Guidelines for Ethical Conduct in Stem Cell Research Amended

Updated guidelines reflect expanded role of National Institutes of Health

THURSDAY, May 27 (HealthDay News) -- The National Research Council and the Institute of Medicine (IOM) have released amended voluntary guidelines for the ethical conduct of research involving human embryonic stem (hES) cells.

R. Alta Charo, J.D., of the University of Wisconsin in Madison, and Richard O. Hynes, Ph.D., of the Massachusetts Institute of Technology in Cambridge, co-chaired the committee which produced the report. The original hES cell guidelines were published in 2005 and amended in 2007 and 2008; the 2010 guidelines take into account the new, expanded role of the National Institutes of Health in overseeing hES cell research.

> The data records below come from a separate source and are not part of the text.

--- config.mk ---
export PLATFORM = sky130hd
export DESIGN_NAME = port_d_e_pin_mux
export DESIGN_NICKNAME = d
export VERILOG_FILES = /design/src/design/port_de_pkg.sv /design/src/design/port_d_e_pin_mux.sv /design/src/design/sync_two_flop.sv
export SDC_FILE = /design/constraint.sdc
export NUM_CORES = 1
export LEC_CHECK = 0
export ABC_AREA = 1
export BUFFER_PORTS_ARGS = -buffer_cell sky130_fd_sc_hd__buf_2
export CELL_PAD_IN_SITES_DETAIL_PLACEMENT = 1
export CELL_PAD_IN_SITES_GLOBAL_PLACEMENT = 2
export CORE_MARGIN = 4
export CORE_UTILIZATION = 30
export DETAILED_ROUTE_END_ITERATION = 7
export PLACE_DENSITY_LB_ADDON = 0.05
export SYNTH_ARGS = -nofsm -noshare
export SYNTH_HDL_FRONTEND = slang
export SYNTH_SLANG_ARGS = --single-unit
--- constraint.sdc ---
create_clock -name pclk -period 1.7 [get_ports pclk]
set_clock_uncertainty 0.15 [all_clocks]
set_input_delay 0.34 -clock pclk [delete_from_list [all_inputs] [get_ports pclk]]
set_output_delay 0.34 -clock pclk [all_outputs]
set_load 0.02 [all_outputs]
--- src/design/port_de_pkg.sv ---
// Purpose: shared constants for the port d / port e pin multiplexer
// Assumes: apb byte addresses, one 32-bit word per register
// Notes:   mode and variant encodings are plain codes of this block
package port_de_pkg;
    localparam logic [11:0] OFS_PORT_D_PINS     = 12'h000;
    localparam logic [11:0] OFS_PORT_D_LATCH    = 12'h004;
    localparam logic [11:0] OFS_PORT_D_DIR      = 12'h008;
    localparam logic [11:0] OFS_PORT_E_PINS     = 12'h00C;
    localparam logic [11:0] OFS_PORT_E_LATCH    = 12'h010;
    localparam logic [11:0] OFS_PORT_E_DIR      = 12'h014;
    localparam logic [11:0] OFS_SLAVE_CTRL      = 12'h018;
    localparam logic [11:0] OFS_BUS_CTRL        = 12'h01C;
    localparam logic [11:0] OFS_MODE_CTRL       = 12'h020;
    localparam logic [7:0]  DIR_RESET           = 8'hFF;
    localparam logic [7:0]  LATCH_RESET         = 8'h00;
    localparam logic [7:0]  CTRL_RESET          = 8'h00;
    localparam logic [7:0]  SLAVE_CTRL_MASK     = 8'h10;
    localparam logic [7:0]  SLAVE_STAT_MASK     = 8'hE0;
    localparam logic [7:0]  BUS_CTRL_MASK       = 8'hB3;
    localparam int          BIT_BUS_DISABLE     = 7;
    localparam int          BIT_SLAVE_ENABLE    = 4;
    localparam int          BIT_CAPTURE2_SEL    = 0;
    localparam int          BIT_LARGE_VARIANT   = 1;
    localparam int          BIT_PROC_MODE_LO    = 2;
    localparam logic [1:0]  MODE_MICROCTRL      = 2'h0;
    localparam logic [1:0]  MODE_EXTENDED       = 2'h1;
    localparam logic [1:0]  MODE_MICROPROC      = 2'h2;
    localparam logic [31:0] MODE_CTRL_RESET     = 32'h0000_0001;
endpackage

--- src/design/port_d_e_pin_mux.sv ---
// Purpose: port d and port e direction, latches and pin function multiplexing
// Assumes: apb slave, pclk 250 MHz, presetn async active low
// Notes:   pins are split into input, output and output enable
//
// Behaviour
// - port e direction one turns driver off
// - port e direction zero drives output latch
// - port e latch reads back latched value
// - eight independent port e pins, schmitt inputs, ttl in bus or slave mode
// - port e io unless large variant bus mode owns the pins
// - large variant processor modes with bus enabled give port e address high
// - slave enable makes e2..e0 control inputs
// - capture2 select clear routes unit to e7 in microcontroller mode
// - large variant extended mode resets to bus
// - port d pin n: io, bus, slave
// - port d ttl in bus or slave mode
// - only large variant has bus on d
// - slave control works only in microcontroller mode
// - small variant bus control reads zero
// - unimplemented control bits read zero
// - slave control inputs are active low
// - overrides never written into direction registers
`timescale 1ns/1ps
module port_d_e_pin_mux
    import port_de_pkg::*;
(
    input  wire logic        pclk,
    input  wire logic        presetn,
    input  wire logic        psel,
    input  wire logic        penable,
    input  wire logic        pwrite,
    input  wire logic [11:0] paddr,
    input  wire logic [31:0] pwdata,
    output logic      [31:0] prdata,
    output logic             pready,
    output logic             pslverr,
    input  wire logic [7:0]  port_d_in,
    output logic      [7:0]  port_d_out,
    output logic      [7:0]  port_d_oe,
    output logic             port_d_ttl,
    input  wire logic [7:0]  port_e_in,
    output logic      [7:0]  port_e_out,
    output logic      [7:0]  port_e_oe,
    output logic             port_e_ttl,
    input  wire logic [15:0] bus_ad_out,
    input  wire logic        bus_ad_drive,
    output logic      [15:0] bus_ad_in,
    input  wire logic [7:0]  slave_data_out,
    input  wire logic        slave_data_drive,
    input  wire logic [2:0]  slave_status,
    output logic      [2:0]  slave_ctrl_n,
    output logic             slave_port_active,
    input  wire logic        capture2_out,
    input  wire logic        capture2_drive,
    output logic             capture2_in,
    output logic             capture2_on_e7
);
    logic [7:0]  d_sync;
    logic [7:0]  e_sync;
    logic [7:0]  port_d_latch, next_port_d_latch;
    logic [7:0]  port_d_dir, next_port_d_dir;
    logic [7:0]  port_e_latch, next_port_e_latch;
    logic [7:0]  port_e_dir, next_port_e_dir;
    logic [7:0]  slave_ctrl, next_slave_ctrl;
    logic [7:0]  bus_ctrl, next_bus_ctrl;
    logic [2:0]  mode_ctrl, next_mode_ctrl;
    logic [31:0] next_prdata;
    logic        next_pready;
    logic        next_pslverr;
    logic [7:0]  next_d_out, next_d_oe, next_e_out, next_e_oe;
    logic [15:0] next_bus_ad_in;
    logic [2:0]  next_slave_ctrl_n;
    logic        next_cap_in, next_cap_on_e7, next_d_ttl, next_e_ttl, next_psp_act;
    logic        large_variant, bus_mode, slave_mode, cap_route, access, mapped;
    logic [1:0]  proc_mode;

    // mode_ctrl bit0 capture2 select, bit1 large variant, bit2 processor mode
    function automatic logic [31:0] widen(input logic [7:0] v);
        return {24'h000000, v};
    endfunction

    function automatic logic [7:0] drive_mux(input logic [7:0] latch,
                                             input logic [7:0] dir);
        return latch & ~dir;
    endfunction

    // pin levels cross into pclk before any logic reads them
    sync_two_flop u_sync_d (
        .pclk     (pclk),
        .presetn  (presetn),
        .async_in (port_d_in),
        .sync_out (d_sync)
    );
    sync_two_flop u_sync_e (
        .pclk     (pclk),
        .presetn  (presetn),
        .async_in (port_e_in),
        .sync_out (e_sync)
    );

    // pin function selection
    always_comb begin
        large_variant = mode_ctrl[BIT_LARGE_VARIANT];
        proc_mode     = {1'b0, mode_ctrl[BIT_PROC_MODE_LO]};
        if (mode_ctrl[BIT_PROC_MODE_LO] && bus_ctrl[BIT_BUS_DISABLE] == 1'b0)
            proc_mode = MODE_EXTENDED;
        if (!mode_ctrl[BIT_PROC_MODE_LO])
            proc_mode = MODE_MICROCTRL;
        // bus owns pins only on the large variant, outside microcontroller mode
        bus_mode   = large_variant && (proc_mode != MODE_MICROCTRL)
                     && !bus_ctrl[BIT_BUS_DISABLE];
        slave_mode = slave_ctrl[BIT_SLAVE_ENABLE] && !bus_mode
                     && (proc_mode == MODE_MICROCTRL);
        cap_route  = !mode_ctrl[BIT_CAPTURE2_SEL] && !bus_mode
                     && (proc_mode == MODE_MICROCTRL);
    end

    // pin drive; overrides act here and never touch the direction registers
    always_comb begin
        next_d_out = port_d_latch;
        next_d_oe  = ~port_d_dir;
        next_e_out = port_e_latch;
        next_e_oe  = ~port_e_dir;
        if (bus_mode) begin
            next_d_out = bus_ad_out[7:0];
            next_d_oe  = {8{bus_ad_drive}};
            next_e_out = bus_ad_out[15:8];
            next_e_oe  = {8{bus_ad_drive}};
        end else begin
            if (slave_mode) begin
                next_d_out = slave_data_out;
                next_d_oe  = {8{slave_data_drive}};
                next_e_oe[2:0] = 3'h0;
            end
            if (cap_route) begin
                next_e_out[7] = capture2_out;
                next_e_oe[7]  = capture2_drive;
            end
        end
        next_d_ttl        = bus_mode || slave_mode;
        next_e_ttl        = bus_mode || slave_mode;
        next_bus_ad_in    = {e_sync, d_sync};
        next_slave_ctrl_n = slave_mode ? e_sync[2:0] : 3'h7;
        next_psp_act      = slave_mode;
        next_cap_in       = e_sync[7];
        next_cap_on_e7    = cap_route;
    end

    // apb register file
    always_comb begin
        access            = psel && penable;
        mapped            = 1'b1;
        next_port_d_latch = port_d_latch;
        next_port_d_dir   = port_d_dir;
        next_port_e_latch = port_e_latch;
        next_port_e_dir   = port_e_dir;
        next_slave_ctrl   = {slave_status, slave_ctrl[4:0]} & (SLAVE_CTRL_MASK | SLAVE_STAT_MASK);
        next_bus_ctrl     = bus_ctrl;
        next_mode_ctrl    = mode_ctrl;
        next_prdata       = 32'h0000_0000;
        unique case (paddr)
            OFS_PORT_D_PINS:  next_prdata = widen(d_sync);
            OFS_PORT_D_LATCH: next_prdata = widen(port_d_latch);
            OFS_PORT_D_DIR:   next_prdata = widen(port_d_dir);
            OFS_PORT_E_PINS:  next_prdata = widen(e_sync);
            OFS_PORT_E_LATCH: next_prdata = widen(port_e_latch);
            OFS_PORT_E_DIR:   next_prdata = widen(port_e_dir);
            OFS_SLAVE_CTRL:   next_prdata = widen(slave_ctrl);
            OFS_BUS_CTRL:     next_prdata = large_variant ? widen(bus_ctrl)
                                                          : 32'h0000_0000;
            OFS_MODE_CTRL:    next_prdata = {28'h0000000, 1'b0, mode_ctrl};
            default:          mapped = 1'b0;
        endcase
        // writes land only at the edge where pready is high, as the master expects
        if (access && pwrite && pready) begin
            unique case (paddr)
                OFS_PORT_D_PINS, OFS_PORT_D_LATCH: next_port_d_latch = pwdata[7:0];
                OFS_PORT_D_DIR:   next_port_d_dir = pwdata[7:0];
                OFS_PORT_E_PINS, OFS_PORT_E_LATCH: next_port_e_latch = pwdata[7:0];
                OFS_PORT_E_DIR:   next_port_e_dir = pwdata[7:0];
                OFS_SLAVE_CTRL:   next_slave_ctrl = (next_slave_ctrl & SLAVE_STAT_MASK)
                                                  | (pwdata[7:0] & SLAVE_CTRL_MASK);
                OFS_BUS_CTRL:     if (large_variant)
                                      next_bus_ctrl = pwdata[7:0] & BUS_CTRL_MASK;
                OFS_MODE_CTRL:    next_mode_ctrl = pwdata[2:0];
                default:          next_mode_ctrl = mode_ctrl;
            endcase
        end
        next_pready  = access && !pready;
        next_pslverr = access && !pready && !mapped;
        if (!(access && !pready))
            next_prdata = 32'h0000_0000;
    end

    // register stage; latches have no reset value of their own beyond a clean start
    always_ff @(posedge pclk or negedge presetn) begin
        if (!presetn) begin
            port_d_latch      <= LATCH_RESET;
            port_e_latch      <= LATCH_RESET;
            port_d_dir        <= DIR_RESET;
            port_e_dir        <= DIR_RESET;
            slave_ctrl        <= CTRL_RESET;
            bus_ctrl          <= CTRL_RESET;
            mode_ctrl         <= MODE_CTRL_RESET[2:0];
            prdata            <= 32'h0000_0000;
            pready            <= 1'b0;
            pslverr           <= 1'b0;
            port_d_out        <= 8'h00;
            port_d_oe         <= 8'h00;
            port_e_out        <= 8'h00;
            port_e_oe         <= 8'h00;
            port_d_ttl        <= 1'b0;
            port_e_ttl        <= 1'b0;
            bus_ad_in         <= 16'h0000;
            slave_ctrl_n      <= 3'h7;
            slave_port_active <= 1'b0;
            capture2_in       <= 1'b0;
            capture2_on_e7    <= 1'b0;
        end else begin
            port_d_latch      <= next_port_d_latch;
            port_e_latch      <= next_port_e_latch;
            port_d_dir        <= next_port_d_dir;
            port_e_dir        <= next_port_e_dir;
            slave_ctrl        <= next_slave_ctrl;
            bus_ctrl          <= next_bus_ctrl;
            mode_ctrl         <= next_mode_ctrl;
            prdata            <= next_prdata;
            pready            <= next_pready;
            pslverr           <= next_pslverr;
            port_d_out        <= next_d_out;
            port_d_oe         <= next_d_oe;
            port_e_out        <= next_e_out;
            port_e_oe         <= next_e_oe;
            port_d_ttl        <= next_d_ttl;
            port_e_ttl        <= next_e_ttl;
            bus_ad_in         <= next_bus_ad_in;
            slave_ctrl_n      <= next_slave_ctrl_n;
            slave_port_active <= next_psp_act;
            capture2_in       <= next_cap_in;
            capture2_on_e7    <= next_cap_on_e7;
        end
    end
endmodule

Where there is overlap between the Research Council/IOM guidelines and the NIH's guidelines, the committee states that the NIH's guidelines will take precedence. Non-NIH guidelines -- such as the amended guidelines recommended by the Research Council and IOM -- will continue to be used for guidance for hES cell research if the cell lines are derived using nonfederal funds, if the cell lines are derived from any sources other than excess embryos created for reproductive purposes, and when experiments use mixtures of human and animal cells that the NIH guidelines do not address.

"Both the state of hES cell research and clinical practice and public policy surrounding these topics are in a state of flux and are likely to be so for several years. Therefore, the committee believes that mechanisms should be established to assess periodically the adequacy of the policies and guidelines proposed in this document and elsewhere and to provide a forum for a continuing discussion of issues involves in hES cell research," the authors write.